HOW TO COMPLETE THIS TASK: How many lines below hold the string "counts"? Report that number alone.

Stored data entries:

--- config.mk ---
export PLATFORM = sky130hd
export DESIGN_NAME = tmr_chan
export DESIGN_NICKNAME = d
export VERILOG_FILES = /design/src/hdl/tmr_chan_pkg.sv /design/src/hdl/pin_edge_detect.sv /design/src/hdl/tmr_chan.sv
export VERILOG_INCLUDE_DIRS = /design/src /design/src/hdl
export SDC_FILE = /design/constraint.sdc
export NUM_CORES = 1
export LEC_CHECK = 0
export BUFFER_PORTS_ARGS = -buffer_cell sky130_fd_sc_hd__buf_2
export CORE_MARGIN = 4
export CORE_UTILIZATION = 60
export DETAILED_ROUTE_END_ITERATION = 16
export GPL_ROUTABILITY_DRIVEN = 1
export GPL_TIMING_DRIVEN = 0
export HOLD_SLACK_MARGIN = 0.05
export PLACE_DENSITY_LB_ADDON = 0.15
export SKIP_CTS_REPAIR_TIMING = 1
export SLEW_MARGIN = 20
export SYNTH_ARGS = -nofsm -noshare
export SYNTH_HDL_FRONTEND = slang
export SYNTH_SLANG_ARGS = --single-unit
--- constraint.sdc ---
create_clock -name clk_i -period 3.3 [get_ports clk_i]
set_clock_uncertainty 0.05 [all_clocks]
set_input_delay 0.99 -clock clk_i [delete_from_list [all_inputs] [get_ports clk_i]]
set_output_delay 0.99 -clock clk_i [all_outputs]
set_load 0.02 [all_outputs]
--- src/hdl/tmr_chan_params.svh ---
// register offsets, field positions, reset values and timing counts for one timer channel
// assumed: included by the channel package users; defines only
`ifndef TMR_CHAN_PARAMS_SVH
`define TMR_CHAN_PARAMS_SVH
`define OFS_MODE 4'h0
`define OFS_IRQ_FLAGS 4'h1
`define OFS_IRQ_MASK 4'h2
`define OFS_START 4'h3
`define OFS_STOP 4'h4
`define OFS_STATUS 4'h5
`define OFS_DATA 4'h6
`define OFS_COUNT 4'h7
`define OFS_EV_STATUS 4'h8
`define OFS_EV_CLEAR 4'h9
`define OFS_EV_ENABLE 4'ha
`define OFS_PERIOD 4'hb
`define MODE_RESET 16'h0184
`define MODE_WMASK 16'hd7cf
`define FLAG_BIT 4
`define MASK_RESET 8'hff
`define EV_CAPTURE 0
`define EV_UNDERFLOW 1
`define EV_START 2
`define SYNC_STAGES 2
`endif

--- src/hdl/tmr_chan_pkg.sv ---
// types shared by the timer channel files
// assumed: compiled before the channel modules
package tmr_chan_pkg;
    typedef enum logic [1:0] {
        EDGE_FALL = 2'b00,
        EDGE_RISE = 2'b01,
        EDGE_BOTH_LOW = 2'b10,
        EDGE_BOTH_HIGH = 2'b11
    } edge_sel_t;
    typedef enum logic [3:0] {
        MD_INTERVAL = 4'b0000,
        MD_INTERVAL_SI = 4'b0001,
        MD_CAPTURE = 4'b0100,
        MD_CAPTURE_SI = 4'b0101,
        MD_EVENT = 4'b0110,
        MD_ONECOUNT = 4'b1000,
        MD_ONECOUNT_RS = 4'b1001,
        MD_CAP_ONE = 4'b1100
    } op_mode_t;
    typedef enum logic [1:0] {
        ST_IDLE = 2'b00,
        ST_WAIT = 2'b01,
        ST_RUN = 2'b10
    } run_state_t;
endpackage : tmr_chan_pkg

--- src/hdl/pin_edge_detect.sv ---
// two-stage synchroniser and edge detector for the timer input pin
// assumed: pin is asynchronous to clk_i
`timescale 1ns/1ps
`default_nettype none
module pin_edge_detect (
    // clock and reset
    input wire logic clk_i,
    input wire logic rst_b_i,
    // pin
    input wire logic pin_i,
    // level and edges
    output logic level_o,
    output logic rise_o,
    output logic fall_o
);
    logic meta;
    logic sync;
    logic prev;

    // first stage is read only by the second
    always_ff @(posedge clk_i) begin
        if (!rst_b_i) begin
            meta <= 1'b0;
            sync <= 1'b0;
            prev <= 1'b0;
        end else begin
            meta <= pin_i;
            sync <= meta;
            prev <= sync;
        end
    end

    assign level_o = sync;
    assign rise_o = sync & ~prev;
    assign fall_o = ~sync & prev;
endmodule : pin_edge_detect
`default_nettype wire

--- src/hdl/tmr_chan.sv ---
// one timer channel: mode register, start/stop triggers, capture, irq flag and mask
// assumed: prescaler tick inputs are one-cycle pulses on clk_i; master irq from same clock
`timescale 1ns/1ps
`default_nettype none
`include "tmr_chan_params.svh"

// Contract
// [RQ1] clock select field picks prescaled tick
// [RQ2] count source: master tick or pin edge
// [RQ3] trigger select 000: software start only
// [RQ4] trigger select 001: valid edge starts/captures
// [RQ5] trigger select 010: both edges, pulse width
// [RQ6] trigger select 100: master channel irq triggers
// [RQ7] edge select: fall, rise, both low/high
// [RQ8] lowest mode bit: irq at count start
// [RQ9] one-count: lowest bit lets retrigger restart
// [RQ10] capture one-count: no start irq, no retrigger
// [RQ11] flag set on irq; software clears first
// [RQ12] mask bit one blocks irq servicing
// [RQ13] software writes only channel start bit
// [RQ14] start bit one sets enable status
// [RQ15] stop bit one clears enable status
// [RQ16] capture trigger copies count, raises irq
module tmr_chan
    import tmr_chan_pkg::*;
#(
    parameter int WIDTH = 16
) (
    // clock and reset
    input wire logic clk_i,
    input wire logic rst_b_i,
    // register port
    input wire logic [3:0] addr_i,
    input wire logic [15:0] wdata_i,
    input wire logic wr_i,
    input wire logic rd_i,
    output logic [15:0] rdata_o,
    // prescaler ticks and slave trigger
    input wire logic [3:0] presc_tick_i,
    input wire logic master_irq_i,
    // pin
    input wire logic timer_input_pin_i,
    // outputs
    output logic chan_irq_o,
    output logic irq_o,
    output logic chan_enable_status_o
);
    import tmr_chan_pkg::*;

    logic [15:0] mode;
    logic [7:0] irq_flags;
    logic [7:0] irq_mask;
    logic [WIDTH-1:0] count;
    logic [WIDTH-1:0] period;
    logic [WIDTH-1:0] data;
    logic [2:0] ev_status;
    logic [2:0] ev_enable;
    logic enable;
    run_state_t state;
    logic pin_level;
    logic pin_rise;
    logic pin_fall;

    pin_edge_detect pin_edge_detect_i (
        .clk_i(clk_i),
        .rst_b_i(rst_b_i),
        .pin_i(timer_input_pin_i),
        .level_o(pin_level),
        .rise_o(pin_rise),
        .fall_o(pin_fall)
    );

    // field views
    logic [1:0] clk_sel;
    logic count_clock_source;
    logic [2:0] trig_sel;
    edge_sel_t edge_sel;
    op_mode_t op_mode;
    assign clk_sel = mode[15:14];
    assign count_clock_source = mode[12];
    assign trig_sel = mode[10:8];
    assign edge_sel = edge_sel_t'(mode[7:6]);
    assign op_mode = op_mode_t'(mode[3:0]);

    function automatic logic sel_edge(input edge_sel_t s, input logic r, input logic f);
        case (s)
            EDGE_FALL: sel_edge = f;
            EDGE_RISE: sel_edge = r;
            default: sel_edge = r | f;
        endcase
    endfunction : sel_edge

    // master tick: note 01 and 10 are swapped against the tick index
    logic mck_tick;
    always_comb begin
        case (clk_sel)
            2'b00: mck_tick = presc_tick_i[0]; // [RQ1]
            2'b01: mck_tick = presc_tick_i[2]; // [RQ1]
            2'b10: mck_tick = presc_tick_i[1]; // [RQ1]
            default: mck_tick = presc_tick_i[3]; // [RQ1]
        endcase
    end

    logic valid_edge;
    assign valid_edge = sel_edge(edge_sel, pin_rise, pin_fall); // [RQ7]
    logic count_tick;
    assign count_tick = count_clock_source ? valid_edge : mck_tick; // [RQ2]

    // for both-edge measurement the starting edge is the one opening the measured level
    logic start_edge;
    logic end_edge;
    always_comb begin
        start_edge = 1'b0;
        end_edge = 1'b0;
        case (trig_sel)
            3'b001: begin
                start_edge = valid_edge; // [RQ4]
                end_edge = valid_edge; // [RQ4]
            end
            3'b010: begin
                start_edge = (edge_sel == EDGE_BOTH_HIGH) ? pin_rise : pin_fall; // [RQ5] [RQ7]
                end_edge = pin_rise | pin_fall; // [RQ5]
            end
            3'b100: begin
                start_edge = master_irq_i; // [RQ6]
                end_edge = master_irq_i; // [RQ6]
            end
            default: start_edge = 1'b0; // [RQ3]
        endcase
    end
    logic sw_start;
    logic sw_stop;
    assign sw_start = wr_i && addr_i == `OFS_START && wdata_i[0]; // [RQ14] [RQ13]
    assign sw_stop = wr_i && addr_i == `OFS_STOP && wdata_i[0]; // [RQ15]

    logic is_capture;
    logic is_onecount;
    logic start_irq;
    logic retrig_ok;
    assign is_capture = op_mode == MD_CAPTURE || op_mode == MD_CAPTURE_SI || op_mode == MD_CAP_ONE;
    assign is_onecount = op_mode == MD_ONECOUNT || op_mode == MD_ONECOUNT_RS || op_mode == MD_CAP_ONE;
    // event counter and one-count variants never fire at start
    assign start_irq = (op_mode == MD_INTERVAL_SI) || (op_mode == MD_CAPTURE_SI); // [RQ8] [RQ10]
    assign retrig_ok = op_mode == MD_ONECOUNT_RS; // [RQ9] [RQ10]
    logic hw_start;
    assign hw_start = enable && trig_sel != 3'b000 && start_edge;
    // channel event pulses
    logic ev_cap;
    logic ev_zero;
    logic ev_begin;
    logic next_chan_irq;
    always_comb begin
        ev_cap = 1'b0;
        ev_zero = 1'b0;
        ev_begin = 1'b0;
        case (state)
            ST_IDLE: ev_begin = sw_start && trig_sel == 3'b000 && start_irq; // [RQ8]
            ST_WAIT: ev_begin = hw_start && start_irq; // [RQ8]
            ST_RUN: begin
                if (is_capture && end_edge)
                    ev_cap = 1'b1; // [RQ16]
                if (!is_capture && count_tick && count == '0)
                    ev_zero = 1'b1;
            end
            default: ev_begin = 1'b0;
        endcase
        next_chan_irq = ev_cap | ev_zero | ev_begin;
    end

    // run state: wait for trigger, count, stop
    always_ff @(posedge clk_i) begin
        if (!rst_b_i) begin
            state <= ST_IDLE;
        end else if (sw_stop) begin
            state <= ST_IDLE; // [RQ15]
        end else begin
            case (state)
                ST_IDLE: if (sw_start) state <= (trig_sel == 3'b000) ? ST_RUN : ST_WAIT;
                ST_WAIT: if (hw_start) state <= ST_RUN;
                ST_RUN: if (is_onecount && (ev_zero || ev_cap) && !(hw_start && retrig_ok)) state <= ST_WAIT; // [RQ10]
                default: state <= ST_IDLE;
            endcase
        end
    end
    always_ff @(posedge clk_i) begin
        if (!rst_b_i) begin
            enable <= 1'b0;
        end else if (sw_start) begin
            enable <= 1'b1; // [RQ14]
        end else if (sw_stop) begin
            enable <= 1'b0; // [RQ15]
        end
    end

    // counter: capture counts up, others reload from period and count down
    always_ff @(posedge clk_i) begin
        if (!rst_b_i) begin
            count <= '0;
        end else if ((state == ST_IDLE && sw_start) || (state == ST_WAIT && hw_start)) begin
            count <= is_capture ? '0 : period;
        end else if (state == ST_RUN) begin
            if (is_onecount && hw_start && retrig_ok) begin
                count <= period; // [RQ9]
            end else if (ev_cap) begin
                count <= '0;
            end else if (count_tick) begin
                if (is_capture)
                    count <= count + 1'b1;
                else
                    count <= (count == '0) ? period : count - 1'b1;
            end
        end
    end

    always_ff @(posedge clk_i) begin
        if (!rst_b_i) begin
            data <= '0;
        end else if (ev_cap) begin
            data <= count; // [RQ16]
        end
    end

    // registers written by software
    always_ff @(posedge clk_i) begin
        if (!rst_b_i) begin
            mode <= `MODE_RESET;
            irq_mask <= `MASK_RESET;
            period <= '0;
            ev_enable <= '0;
        end else if (wr_i) begin
            case (addr_i)
                `OFS_MODE: mode <= wdata_i & `MODE_WMASK;
                `OFS_IRQ_MASK: irq_mask <= wdata_i[7:0]; // [RQ12]
                `OFS_PERIOD: period <= wdata_i[WIDTH-1:0];
                `OFS_EV_ENABLE: ev_enable <= wdata_i[2:0];
                default: ;
            endcase
        end
    end

    // set wins over software clear
    always_ff @(posedge clk_i) begin
        if (!rst_b_i) begin
            irq_flags <= '0;
        end else begin
            if (wr_i && addr_i == `OFS_IRQ_FLAGS)
                irq_flags <= wdata_i[7:0];
            if (next_chan_irq)
                irq_flags[`FLAG_BIT] <= 1'b1; // [RQ11]
        end
    end

    always_ff @(posedge clk_i) begin
        if (!rst_b_i) begin
            ev_status <= '0;
        end else begin
            ev_status <= (wr_i && addr_i == `OFS_EV_CLEAR) ? (ev_status & ~wdata_i[2:0]) : ev_status;
            if (ev_cap) ev_status[`EV_CAPTURE] <= 1'b1;
            if (ev_zero) ev_status[`EV_UNDERFLOW] <= 1'b1;
            if (ev_begin) ev_status[`EV_START] <= 1'b1;
        end
    end

    // outputs straight from flops
    always_ff @(posedge clk_i) begin
        if (!rst_b_i) begin
            chan_irq_o <= 1'b0;
            irq_o <= 1'b0;
            chan_enable_status_o <= 1'b0;
        end else begin
            chan_irq_o <= next_chan_irq;
            // flag pends even while masked; mask only gates servicing
            irq_o <= (irq_flags[`FLAG_BIT] & ~irq_mask[`FLAG_BIT]) | (|(ev_status & ev_enable)); // [RQ12]
            chan_enable_status_o <= enable;
        end
    end

    // read data one cycle later
    always_ff @(posedge clk_i) begin
        if (!rst_b_i) begin
            rdata_o <= '0;
        end else if (rd_i) begin
            case (addr_i)
                `OFS_MODE: rdata_o <= mode;
                `OFS_IRQ_FLAGS: rdata_o <= {8'h00, irq_flags};
                `OFS_IRQ_MASK: rdata_o <= {8'h00, irq_mask};
                `OFS_STATUS: rdata_o <= {12'h000, pin_level, 1'b0, state == ST_RUN, enable};
                `OFS_DATA: rdata_o <= 16'(data);
                `OFS_COUNT: rdata_o <= 16'(count);
                `OFS_EV_STATUS: rdata_o <= {13'h0000, ev_status};
                `OFS_EV_ENABLE: rdata_o <= {13'h0000, ev_enable};
                `OFS_PERIOD: rdata_o <= 16'(period);
                default: rdata_o <= 16'h0000;
            endcase
        end else begin
            rdata_o <= 16'h0000;
        end
    end

    property p_start_sets_enable;
        @(posedge clk_i) disable iff (!rst_b_i) sw_start |=> ##1 chan_enable_status_o;
    endproperty
    a_start_sets_enable: assert property (p_start_sets_enable) else $error("start did not enable"); // [RQ14]

    property p_stop_clears_enable;
        @(posedge clk_i) disable iff (!rst_b_i) (sw_stop && !sw_start) |=> ##1 !chan_enable_status_o;
    endproperty
    a_stop_clears_enable: assert property (p_stop_clears_enable) else $error("stop did not disable"); // [RQ15]

    property p_capture_copies;
        @(posedge clk_i) disable iff (!rst_b_i) ev_cap |=> data == $past(count);
    endproperty
    a_capture_copies: assert property (p_capture_copies) else $error("capture lost count"); // [RQ16]

    property p_flag_sets;
        @(posedge clk_i) disable iff (!rst_b_i) next_chan_irq |=> irq_flags[`FLAG_BIT];
    endproperty
    a_flag_sets: assert property (p_flag_sets) else $error("irq flag not set"); // [RQ11]

    property p_mask_blocks;
        @(posedge clk_i) disable iff (!rst_b_i) (irq_mask[`FLAG_BIT] && ev_enable == '0) |=> !irq_o;
    endproperty
    a_mask_blocks: assert property (p_mask_blocks) else $error("masked irq serviced"); // [RQ12]

    property p_sw_only;
        @(posedge clk_i) disable iff (!rst_b_i) (state == ST_WAIT && trig_sel == 3'b000) |=> state != ST_RUN;
    endproperty
    a_sw_only: assert property (p_sw_only) else $error("hw trigger in sw mode"); // [RQ3]

    property p_no_start_irq;
        @(posedge clk_i) disable iff (!rst_b_i) (op_mode == MD_CAP_ONE || op_mode == MD_EVENT) |-> !ev_begin;
    endproperty
    a_no_start_irq: assert property (p_no_start_irq) else $error("start irq in wrong mode"); // [RQ10]

    property p_clk_sel;
        @(posedge clk_i) disable iff (!rst_b_i) mck_tick == presc_tick_i[{clk_sel[0], clk_sel[1]}];
    endproperty
    a_clk_sel: assert property (p_clk_sel) else $error("wrong prescaler tick"); // [RQ1]
endmodule : tmr_chan
`default_nettype wire
`config.mk`:
```
export PLATFORM = sky130hd
export DESIGN_NAME = sisp_programmer_flat
export DESIGN_NICKNAME = d
export VERILOG_FILES = /design/src/rtl/sisp_pkg.sv /design/src/rtl/sisp_link_if.sv /design/src/rtl/sisp_programmer.sv /design/src/flat_wrapper.sv
export SDC_FILE = /design/constraint.sdc
export NUM_CORES = 1
export LEC_CHECK = 0
export ABC_CLOCK_PERIOD_IN_PS = 2600
export BUFFER_PORTS_ARGS = -buffer_cell sky130_fd_sc_hd__clkbuf_2
export CAP_MARGIN = 5
export CORE_ASPECT_RATIO = 0.9
export CORE_MARGIN = 2
export CORE_UTILIZATION = 55
export CTS_CLUSTER_DIAMETER = 100
export DETAILED_ROUTE_END_ITERATION = 8
export GPL_TIMING_DRIVEN = 1
export PLACE_DENSITY_LB_ADDON = 0.1
export SYNTH_ARGS = -nofsm -noshare
export SYNTH_HDL_FRONTEND = slang
export SYNTH_SLANG_ARGS = --single-unit
```
`constraint.sdc`:
```
create_clock -name i_clk -period 2.6 [get_ports i_clk]
set_input_delay 0.39 -clock i_clk [delete_from_list [all_inputs] [get_ports i_clk]]
set_output_delay 0.39 -clock i_clk [all_outputs]
set_load 0.01 [all_outputs]
```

RESULT BELOW: 2